* _Task statement_: What is the number of lines in this listing that include "name"? Answer with that number only.

┌─ Raw data

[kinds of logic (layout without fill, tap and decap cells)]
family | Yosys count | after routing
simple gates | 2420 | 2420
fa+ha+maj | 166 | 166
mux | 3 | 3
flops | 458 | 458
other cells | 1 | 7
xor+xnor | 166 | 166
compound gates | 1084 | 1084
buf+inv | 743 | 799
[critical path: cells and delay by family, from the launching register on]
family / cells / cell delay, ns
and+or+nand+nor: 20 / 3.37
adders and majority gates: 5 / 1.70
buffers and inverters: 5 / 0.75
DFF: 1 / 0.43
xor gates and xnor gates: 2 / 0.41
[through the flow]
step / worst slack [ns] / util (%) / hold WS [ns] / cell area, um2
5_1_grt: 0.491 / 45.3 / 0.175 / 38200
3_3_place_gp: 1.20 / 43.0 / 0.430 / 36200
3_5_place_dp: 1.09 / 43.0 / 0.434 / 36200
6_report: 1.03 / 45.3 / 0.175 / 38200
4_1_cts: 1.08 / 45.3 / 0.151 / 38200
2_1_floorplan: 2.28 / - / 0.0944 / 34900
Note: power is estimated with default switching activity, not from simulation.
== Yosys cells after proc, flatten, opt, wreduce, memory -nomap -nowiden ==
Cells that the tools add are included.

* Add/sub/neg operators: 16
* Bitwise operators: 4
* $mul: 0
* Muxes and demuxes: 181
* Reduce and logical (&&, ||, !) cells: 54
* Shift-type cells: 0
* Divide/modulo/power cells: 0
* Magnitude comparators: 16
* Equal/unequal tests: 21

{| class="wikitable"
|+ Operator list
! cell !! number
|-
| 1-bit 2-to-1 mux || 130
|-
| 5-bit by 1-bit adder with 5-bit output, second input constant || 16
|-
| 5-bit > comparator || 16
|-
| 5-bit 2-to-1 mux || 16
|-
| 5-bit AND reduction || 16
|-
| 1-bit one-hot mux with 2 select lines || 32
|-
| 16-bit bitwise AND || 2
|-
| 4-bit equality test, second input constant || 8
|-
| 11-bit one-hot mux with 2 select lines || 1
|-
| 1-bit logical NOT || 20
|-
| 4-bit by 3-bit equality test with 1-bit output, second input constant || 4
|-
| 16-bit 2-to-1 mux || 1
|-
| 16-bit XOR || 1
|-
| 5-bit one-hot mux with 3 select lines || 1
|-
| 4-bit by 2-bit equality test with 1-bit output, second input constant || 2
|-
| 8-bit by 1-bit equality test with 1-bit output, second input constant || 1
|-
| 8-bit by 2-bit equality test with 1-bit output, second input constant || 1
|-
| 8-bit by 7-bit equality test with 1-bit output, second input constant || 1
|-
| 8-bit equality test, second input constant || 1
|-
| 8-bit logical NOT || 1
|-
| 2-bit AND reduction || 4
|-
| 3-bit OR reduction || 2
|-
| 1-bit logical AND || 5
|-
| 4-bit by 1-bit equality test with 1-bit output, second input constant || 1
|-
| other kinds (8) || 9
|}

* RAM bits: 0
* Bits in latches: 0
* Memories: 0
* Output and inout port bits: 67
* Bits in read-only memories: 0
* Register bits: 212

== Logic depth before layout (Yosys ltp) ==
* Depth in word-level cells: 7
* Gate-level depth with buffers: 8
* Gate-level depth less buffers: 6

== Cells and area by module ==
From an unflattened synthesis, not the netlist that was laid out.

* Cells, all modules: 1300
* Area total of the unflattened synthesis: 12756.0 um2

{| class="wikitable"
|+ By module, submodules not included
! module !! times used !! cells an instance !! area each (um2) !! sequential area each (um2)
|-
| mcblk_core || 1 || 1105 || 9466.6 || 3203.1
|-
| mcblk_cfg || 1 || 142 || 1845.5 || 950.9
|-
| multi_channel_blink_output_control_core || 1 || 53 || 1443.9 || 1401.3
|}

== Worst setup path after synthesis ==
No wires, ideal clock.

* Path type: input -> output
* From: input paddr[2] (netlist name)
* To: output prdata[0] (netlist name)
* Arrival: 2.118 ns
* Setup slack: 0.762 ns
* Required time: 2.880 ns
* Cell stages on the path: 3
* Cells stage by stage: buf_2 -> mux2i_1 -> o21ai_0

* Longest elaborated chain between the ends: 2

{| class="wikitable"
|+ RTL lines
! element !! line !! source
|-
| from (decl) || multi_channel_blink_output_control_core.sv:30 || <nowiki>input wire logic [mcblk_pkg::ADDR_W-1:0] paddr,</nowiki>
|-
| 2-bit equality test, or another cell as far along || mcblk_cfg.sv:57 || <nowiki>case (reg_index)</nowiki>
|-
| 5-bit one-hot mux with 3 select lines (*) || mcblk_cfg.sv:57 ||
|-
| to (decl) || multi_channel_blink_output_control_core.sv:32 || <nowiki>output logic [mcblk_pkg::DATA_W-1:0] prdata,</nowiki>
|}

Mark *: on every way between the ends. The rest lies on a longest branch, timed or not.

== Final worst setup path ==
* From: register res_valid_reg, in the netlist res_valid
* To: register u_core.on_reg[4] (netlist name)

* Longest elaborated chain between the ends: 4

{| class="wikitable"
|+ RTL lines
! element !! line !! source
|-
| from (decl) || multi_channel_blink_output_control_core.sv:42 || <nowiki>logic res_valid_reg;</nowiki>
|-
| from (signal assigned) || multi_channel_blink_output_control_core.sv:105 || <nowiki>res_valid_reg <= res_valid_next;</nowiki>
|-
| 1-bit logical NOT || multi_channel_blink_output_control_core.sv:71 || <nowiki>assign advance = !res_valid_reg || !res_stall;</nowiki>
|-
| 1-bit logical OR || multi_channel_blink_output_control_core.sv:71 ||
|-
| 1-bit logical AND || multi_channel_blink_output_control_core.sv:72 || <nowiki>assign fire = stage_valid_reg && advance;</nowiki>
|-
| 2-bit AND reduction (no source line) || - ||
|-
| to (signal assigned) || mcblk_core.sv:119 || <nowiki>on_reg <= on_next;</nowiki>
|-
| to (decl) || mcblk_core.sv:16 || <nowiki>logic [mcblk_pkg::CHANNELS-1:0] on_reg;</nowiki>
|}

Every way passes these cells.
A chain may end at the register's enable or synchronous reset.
[src/design/rlbc_pkg.sv]
// Shared types, constants and codes for the reference-counted LRU cache.
`default_nettype none
package rlbc_pkg;

  // Geometry of the table.
  localparam int DEPTH    = 16;
  localparam int IDX_W    = $clog2(DEPTH);
  localparam int CNT_W    = $clog2(DEPTH + 1);
  // Stored key width; keys are taken from the low bits of the 32-bit key word (at most 32).
  localparam int KEY_BITS = 32;
  localparam int KEY_W    = 32;
  localparam int HANDLE_W = 4;
  localparam int SLOT_W   = 4;
  localparam int STATUS_W = 3;
  localparam int USE_W    = 16;
  localparam int STAMP_W  = 32;
  localparam int CAP_W    = 5;
  localparam int PADDR_W  = 3;

  // Request codes.
  typedef enum logic [1:0] {
    REQ_GET     = 2'd0,
    REQ_RELEASE = 2'd1,
    REQ_CLEAR   = 2'd2,
    REQ_NONE    = 2'd3
  } req_t;

  // Result status codes.
  localparam logic [STATUS_W-1:0] ST_HIT       = 3'd0;
  localparam logic [STATUS_W-1:0] ST_INSTALLED = 3'd1;
  localparam logic [STATUS_W-1:0] ST_NO_VICTIM = 3'd2;
  localparam logic [STATUS_W-1:0] ST_RELEASED  = 3'd3;
  localparam logic [STATUS_W-1:0] ST_NOT_FOUND = 3'd4;
  localparam logic [STATUS_W-1:0] ST_CLEARED   = 3'd5;

  // Register byte addresses.
  localparam logic [PADDR_W-1:0] ADDR_CAPACITY = 3'd0;
  localparam logic [CAP_W-1:0]   CAP_RESET     = 5'd16;

  // One table entry as held in the entry memory.
  typedef struct packed {
    logic [KEY_BITS-1:0] key;
    logic [USE_W-1:0]    use_cnt;
    logic [STAMP_W-1:0]  stamp;
  } entry_t;

  // Commands from the controller to the datapath.
  typedef struct packed {
    logic             load;
    logic             scan;
    logic [IDX_W-1:0] rd_addr;
    logic             commit;
  } cmd_t;

endpackage
`default_nettype wire

[src/design/rlbc_regs.sv]
// Configuration register file: the capacity register behind the APB port.
`default_nettype none
module rlbc_regs (
  input  wire logic                         clk,
  input  wire logic                         rst_n,
  input  wire logic                         psel,
  input  wire logic                         penable,
  input  wire logic                         pwrite,
  input  wire logic [rlbc_pkg::PADDR_W-1:0] paddr,
  input  wire logic [31:0]                  pwdata,
  output logic      [31:0]                  prdata,
  output logic                              pready,
  output logic      [rlbc_pkg::CAP_W-1:0]   cap
);
  import rlbc_pkg::*;

  logic [CAP_W-1:0] cap_r;
  logic             sel_cap;

  // Word decode ignores the byte offset within the word.
  assign sel_cap = (paddr[PADDR_W-1:2] == ADDR_CAPACITY[PADDR_W-1:2]);
  assign pready  = 1'b1;

  // Capacity register write.
  always_ff @(posedge clk) begin
    if (!rst_n) begin
      cap_r <= CAP_RESET;
    end else if (psel && penable && pwrite && sel_cap) begin
      cap_r <= pwdata[CAP_W-1:0];
    end
  end

  // Read-back mux.
  always_comb begin
    prdata = '0;
    if (sel_cap) begin
      prdata = 32'(cap_r);
    end
  end

  assign cap = cap_r;

endmodule
`default_nettype wire

[src/design/rlbc_ctrl.sv]
// Controller state machine: sequences the table scan, release read and commit.
`default_nettype none
module rlbc_ctrl (
  input  wire logic             clk,
  input  wire logic             rst_n,
  input  wire logic             start,
  input  wire logic [1:0]       in_req_type,
  input  wire logic [rlbc_pkg::HANDLE_W-1:0] in_handle,
  output logic                  busy,
  output rlbc_pkg::cmd_t        cmd
);
  import rlbc_pkg::*;

  typedef enum logic [4:0] {
    S_IDLE   = 5'b00001,
    S_SCAN   = 5'b00010,
    S_DRAIN  = 5'b00100,
    S_RADDR  = 5'b01000,
    S_COMMIT = 5'b10000
  } state_t;

  state_t            state_r, state_nxt;
  logic [IDX_W-1:0]  cnt_r, cnt_nxt;
  logic [HANDLE_W-1:0] handle_r;
  logic              accept;

  assign accept = start && (state_r == S_IDLE);
  assign busy   = (state_r != S_IDLE);

  // Next-state logic.
  always_comb begin
    state_nxt = state_r;
    cnt_nxt   = cnt_r;
    unique case (state_r)
      S_IDLE: begin
        cnt_nxt = '0;
        if (accept) begin
          unique case (req_t'(in_req_type))
            REQ_GET:     state_nxt = S_SCAN;
            REQ_RELEASE: state_nxt = S_RADDR;
            default:     state_nxt = S_COMMIT;
          endcase
        end
      end
      S_SCAN: begin
        cnt_nxt = cnt_r + 1'b1;
        if (cnt_r == IDX_W'(DEPTH - 1)) begin
          state_nxt = S_DRAIN;
        end
      end
      S_DRAIN:  state_nxt = S_COMMIT;
      S_RADDR:  state_nxt = S_COMMIT;
      S_COMMIT: state_nxt = S_IDLE;
      default:  state_nxt = S_IDLE;
    endcase
  end

  always_ff @(posedge clk) begin
    if (!rst_n) begin
      state_r <= S_IDLE;
      cnt_r   <= '0;
    end else begin
      state_r <= state_nxt;
      cnt_r   <= cnt_nxt;
    end
  end

  // The release handle is held for the memory read.
  always_ff @(posedge clk) begin
    if (accept) begin
      handle_r <= in_handle;
    end
  end

  // Commands to the datapath.
  always_comb begin
    cmd.load    = accept;
    cmd.scan    = (state_r == S_SCAN);
    cmd.commit  = (state_r == S_COMMIT);
    cmd.rd_addr = (state_r == S_RADDR) ? IDX_W'(handle_r) : cnt_r;
  end

endmodule
`default_nettype wire

[src/design/rlbc_dp.sv]
// Datapath: entry memory, valid bits, scan trackers, commit logic and result word.
`default_nettype none
module rlbc_dp (
  input  wire logic                          clk,
  input  wire logic                          rst_n,
  input  wire rlbc_pkg::cmd_t                cmd,
  input  wire logic [1:0]                    in_req_type,
  input  wire logic [rlbc_pkg::KEY_W-1:0]    in_key,
  input  wire logic [rlbc_pkg::HANDLE_W-1:0] in_handle,
  input  wire logic [rlbc_pkg::CAP_W-1:0]    cap,
  output logic                               out_valid,
  output logic [rlbc_pkg::STATUS_W-1:0]      out_status,
  output logic [rlbc_pkg::SLOT_W-1:0]        out_slot,
  output logic                               out_evicted_valid,
  output logic [rlbc_pkg::KEY_W-1:0]         out_evicted_key
);
  import rlbc_pkg::*;

  // Entry memory and its registered read port.
  entry_t              mem [DEPTH];
  entry_t              rd_data_r;
  logic                we;
  logic [IDX_W-1:0]    wa;
  entry_t              wd;

  // Table state.
  logic [DEPTH-1:0]    valid_r, valid_nxt;
  logic [CNT_W-1:0]    held_r, held_nxt;
  logic [STAMP_W-1:0]  acc_r, acc_nxt;

  // Latched request.
  req_t                req_r;
  logic [KEY_BITS-1:0] key_r;
  logic [HANDLE_W-1:0] handle_r;

  // Scan pipeline and trackers.
  logic                scan_vld_r;
  logic [IDX_W-1:0]    idx_d_r;
  logic                found_r, found_nxt;
  logic [IDX_W-1:0]    found_slot_r, found_slot_nxt;
  logic [USE_W-1:0]    found_use_r, found_use_nxt;
  logic                vic_have_r, vic_have_nxt;
  logic [IDX_W-1:0]    vic_slot_r, vic_slot_nxt;
  logic [STAMP_W-1:0]  vic_stamp_r, vic_stamp_nxt;
  logic [KEY_BITS-1:0] vic_key_r, vic_key_nxt;
  logic                free_have_r, free_have_nxt;
  logic [IDX_W-1:0]    free_slot_r, free_slot_nxt;
  logic                cur_vld;

  // Commit results.
  logic                out_valid_r;
  logic [STATUS_W-1:0] status_r, status_nxt;
  logic [SLOT_W-1:0]   slot_r, slot_nxt;
  logic                ev_valid_r, ev_valid_nxt;
  logic [KEY_W-1:0]    ev_key_r, ev_key_nxt;
  logic [CNT_W-1:0]    eff_cap;
  logic [IDX_W-1:0]    h_idx;
  logic                h_ok;

  // Memory write and read ports.
  always_ff @(posedge clk) begin
    if (we) begin
      mem[wa] <= wd;
    end
  end

  always_ff @(posedge clk) begin
    rd_data_r <= mem[cmd.rd_addr];
  end

  // Request latch and scan index pipeline.
  always_ff @(posedge clk) begin
    if (cmd.load) begin
      req_r    <= req_t'(in_req_type);
      key_r    <= in_key[KEY_BITS-1:0];
      handle_r <= in_handle;
    end
    idx_d_r <= cmd.rd_addr;
  end

  // Tracker update over the entries read back during the scan.
  assign cur_vld = valid_r[idx_d_r];

  always_comb begin
    found_nxt      = found_r;
    found_slot_nxt = found_slot_r;
    found_use_nxt  = found_use_r;
    vic_have_nxt   = vic_have_r;
    vic_slot_nxt   = vic_slot_r;
    vic_stamp_nxt  = vic_stamp_r;
    vic_key_nxt    = vic_key_r;
    free_have_nxt  = free_have_r;
    free_slot_nxt  = free_slot_r;
    if (cmd.load) begin
      found_nxt     = 1'b0;
      vic_have_nxt  = 1'b0;
      free_have_nxt = 1'b0;
    end else if (scan_vld_r) begin
      // First valid entry with a matching key.
      if (cur_vld && !found_r && (rd_data_r.key == key_r)) begin
        found_nxt      = 1'b1;
        found_slot_nxt = idx_d_r;
        found_use_nxt  = rd_data_r.use_cnt;
      end
      // Oldest idle entry; a strict compare keeps the lowest index on a tie.
      if (cur_vld && (rd_data_r.use_cnt == '0) &&
          (!vic_have_r || (rd_data_r.stamp < vic_stamp_r))) begin
        vic_have_nxt  = 1'b1;
        vic_slot_nxt  = idx_d_r;
        vic_stamp_nxt = rd_data_r.stamp;
        vic_key_nxt   = rd_data_r.key;
      end
      // Lowest free slot.
      if (!cur_vld && !free_have_r) begin
        free_have_nxt = 1'b1;
        free_slot_nxt = idx_d_r;
      end
    end
  end

  always_ff @(posedge clk) begin
    if (!rst_n) begin
      scan_vld_r <= 1'b0;
    end else begin
      scan_vld_r <= cmd.scan;
    end
    found_r      <= found_nxt;
    found_slot_r <= found_slot_nxt;
    found_use_r  <= found_use_nxt;
    vic_have_r   <= vic_have_nxt;
    vic_slot_r   <= vic_slot_nxt;
    vic_stamp_r  <= vic_stamp_nxt;
    vic_key_r    <= vic_key_nxt;
    free_have_r  <= free_have_nxt;
    free_slot_r  <= free_slot_nxt;
  end

  // Effective capacity: zero acts as one, anything above the depth as the depth.
  always_comb begin
    eff_cap = CNT_W'(cap);
    if (cap == '0) begin
      eff_cap = CNT_W'(1);
    end else if (32'(cap) > DEPTH) begin
      eff_cap = CNT_W'(DEPTH);
    end
  end

  assign h_idx = IDX_W'(handle_r);
  assign h_ok  = (32'(handle_r) < DEPTH) && valid_r[h_idx];

  // Commit: table update and result word.
  always_comb begin
    we           = 1'b0;
    wa           = '0;
    wd           = rd_data_r;
    valid_nxt    = valid_r;
    held_nxt     = held_r;
    acc_nxt      = acc_r;
    status_nxt   = ST_NOT_FOUND;
    slot_nxt     = '0;
    ev_valid_nxt = 1'b0;
    ev_key_nxt   = '0;
    if (cmd.commit) begin
      case (req_r)
        REQ_GET: begin
          if (found_r) begin
            we         = 1'b1;
            wa         = found_slot_r;
            wd.key     = key_r;
            wd.use_cnt = (found_use_r == '1) ? found_use_r : found_use_r + 1'b1;
            wd.stamp   = acc_r;
            acc_nxt    = acc_r + 1'b1;
            status_nxt = ST_HIT;
            slot_nxt   = SLOT_W'(found_slot_r);
          end else if (held_r >= eff_cap) begin
            if (vic_have_r) begin
              we           = 1'b1;
              wa           = vic_slot_r;
              wd.key       = key_r;
              wd.use_cnt   = USE_W'(1);
              wd.stamp     = acc_r;
              acc_nxt      = acc_r + 1'b1;
              status_nxt   = ST_INSTALLED;
              slot_nxt     = SLOT_W'(vic_slot_r);
              ev_valid_nxt = 1'b1;
              ev_key_nxt   = KEY_W'(vic_key_r);
            end else begin
              status_nxt = ST_NO_VICTIM;
            end
          end else if (free_have_r) begin
            we                     = 1'b1;
            wa                     = free_slot_r;
            wd.key                 = key_r;
            wd.use_cnt             = USE_W'(1);
            wd.stamp               = acc_r;
            valid_nxt[free_slot_r] = 1'b1;
            held_nxt               = held_r + 1'b1;
            acc_nxt                = acc_r + 1'b1;
            status_nxt             = ST_INSTALLED;
            slot_nxt               = SLOT_W'(free_slot_r);
          end else begin
            status_nxt = ST_NO_VICTIM;
          end
        end
        REQ_RELEASE: begin
          slot_nxt = SLOT_W'(handle_r);
          if (h_ok) begin
            we         = 1'b1;
            wa         = h_idx;
            wd.use_cnt = (rd_data_r.use_cnt == '0) ? rd_data_r.use_cnt
                                                   : rd_data_r.use_cnt - 1'b1;
            status_nxt = ST_RELEASED;
          end
        end
        REQ_CLEAR: begin
          valid_nxt  = '0;
          held_nxt   = '0;
          status_nxt = ST_CLEARED;
        end
        default: begin
          slot_nxt = SLOT_W'(handle_r);
        end
      endcase
    end
  end

  // Table state registers.
  always_ff @(posedge clk) begin
    if (!rst_n) begin
      valid_r     <= '0;
      held_r      <= '0;
      acc_r       <= '0;
      out_valid_r <= 1'b0;
    end else begin
      valid_r     <= valid_nxt;
      held_r      <= held_nxt;
      acc_r       <= acc_nxt;
      out_valid_r <= cmd.commit;
    end
  end

  // Result word registers.
  always_ff @(posedge clk) begin
    if (cmd.commit) begin
      status_r   <= status_nxt;
      slot_r     <= slot_nxt;
      ev_valid_r <= ev_valid_nxt;
      ev_key_r   <= ev_key_nxt;
    end
  end

  assign out_valid         = out_valid_r;
  assign out_status        = status_r;
  assign out_slot          = slot_r;
  assign out_evicted_valid = ev_valid_r;
  assign out_evicted_key   = ev_key_r;

endmodule
`default_nettype wire

[src/design/refcounted_lru_buffer_cache_top.sv]
// Top level of the reference-counted LRU cache: register file, controller and datapath.
// A get runs from accept through the scan state, which reads the entry memory one entry per
// cycle, then the drain and commit states; a release runs through the handle read and commit,
// a clear through commit alone. One request at a time: busy falls as the result is driven.
// The result strobe out_valid cannot be stalled by the receiver.
// Reset (rst_n low, synchronous) empties the table, zeroes the access counter and sets
// capacity to 16; no clearing pass is needed.
`default_nettype none
module refcounted_lru_buffer_cache_top (
  input  wire logic                          clk,
  input  wire logic                          rst_n,
  input  wire logic                          start,
  output logic                               busy,
  input  wire logic [1:0]                    in_req_type,
  input  wire logic [rlbc_pkg::KEY_W-1:0]    in_key,
  input  wire logic [rlbc_pkg::HANDLE_W-1:0] in_handle,
  output logic                               out_valid,
  output logic [rlbc_pkg::STATUS_W-1:0]      out_status,
  output logic [rlbc_pkg::SLOT_W-1:0]        out_slot,
  output logic                               out_evicted_valid,
  output logic [rlbc_pkg::KEY_W-1:0]         out_evicted_key,
  input  wire logic                          psel,
  input  wire logic                          penable,
  input  wire logic                          pwrite,
  input  wire logic [rlbc_pkg::PADDR_W-1:0]  paddr,
  input  wire logic [31:0]                   pwdata,
  output logic      [31:0]                   prdata,
  output logic                               pready
);
  import rlbc_pkg::*;

  cmd_t             cmd;
  logic [CAP_W-1:0] cap;

  rlbc_regs u_regs (
    .clk     (clk),
    .rst_n   (rst_n),
    .psel    (psel),
    .penable (penable),
    .pwrite  (pwrite),
    .paddr   (paddr),
    .pwdata  (pwdata),
    .prdata  (prdata),
    .pready  (pready),
    .cap     (cap)
  );

  rlbc_ctrl u_ctrl (
    .clk         (clk),
    .rst_n       (rst_n),
    .start       (start),
    .in_req_type (in_req_type),
    .in_handle   (in_handle),
    .busy        (busy),
    .cmd         (cmd)
  );

  rlbc_dp u_dp (
    .clk               (clk),
    .rst_n             (rst_n),
    .cmd               (cmd),
    .in_req_type       (in_req_type),
    .in_key            (in_key),
    .in_handle         (in_handle),
    .cap               (cap),
    .out_valid         (out_valid),
    .out_status        (out_status),
    .out_slot          (out_slot),
    .out_evicted_valid (out_evicted_valid),
    .out_evicted_key   (out_evicted_key)
  );

endmodule
`default_nettype wire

└─

* _The completed task_: 3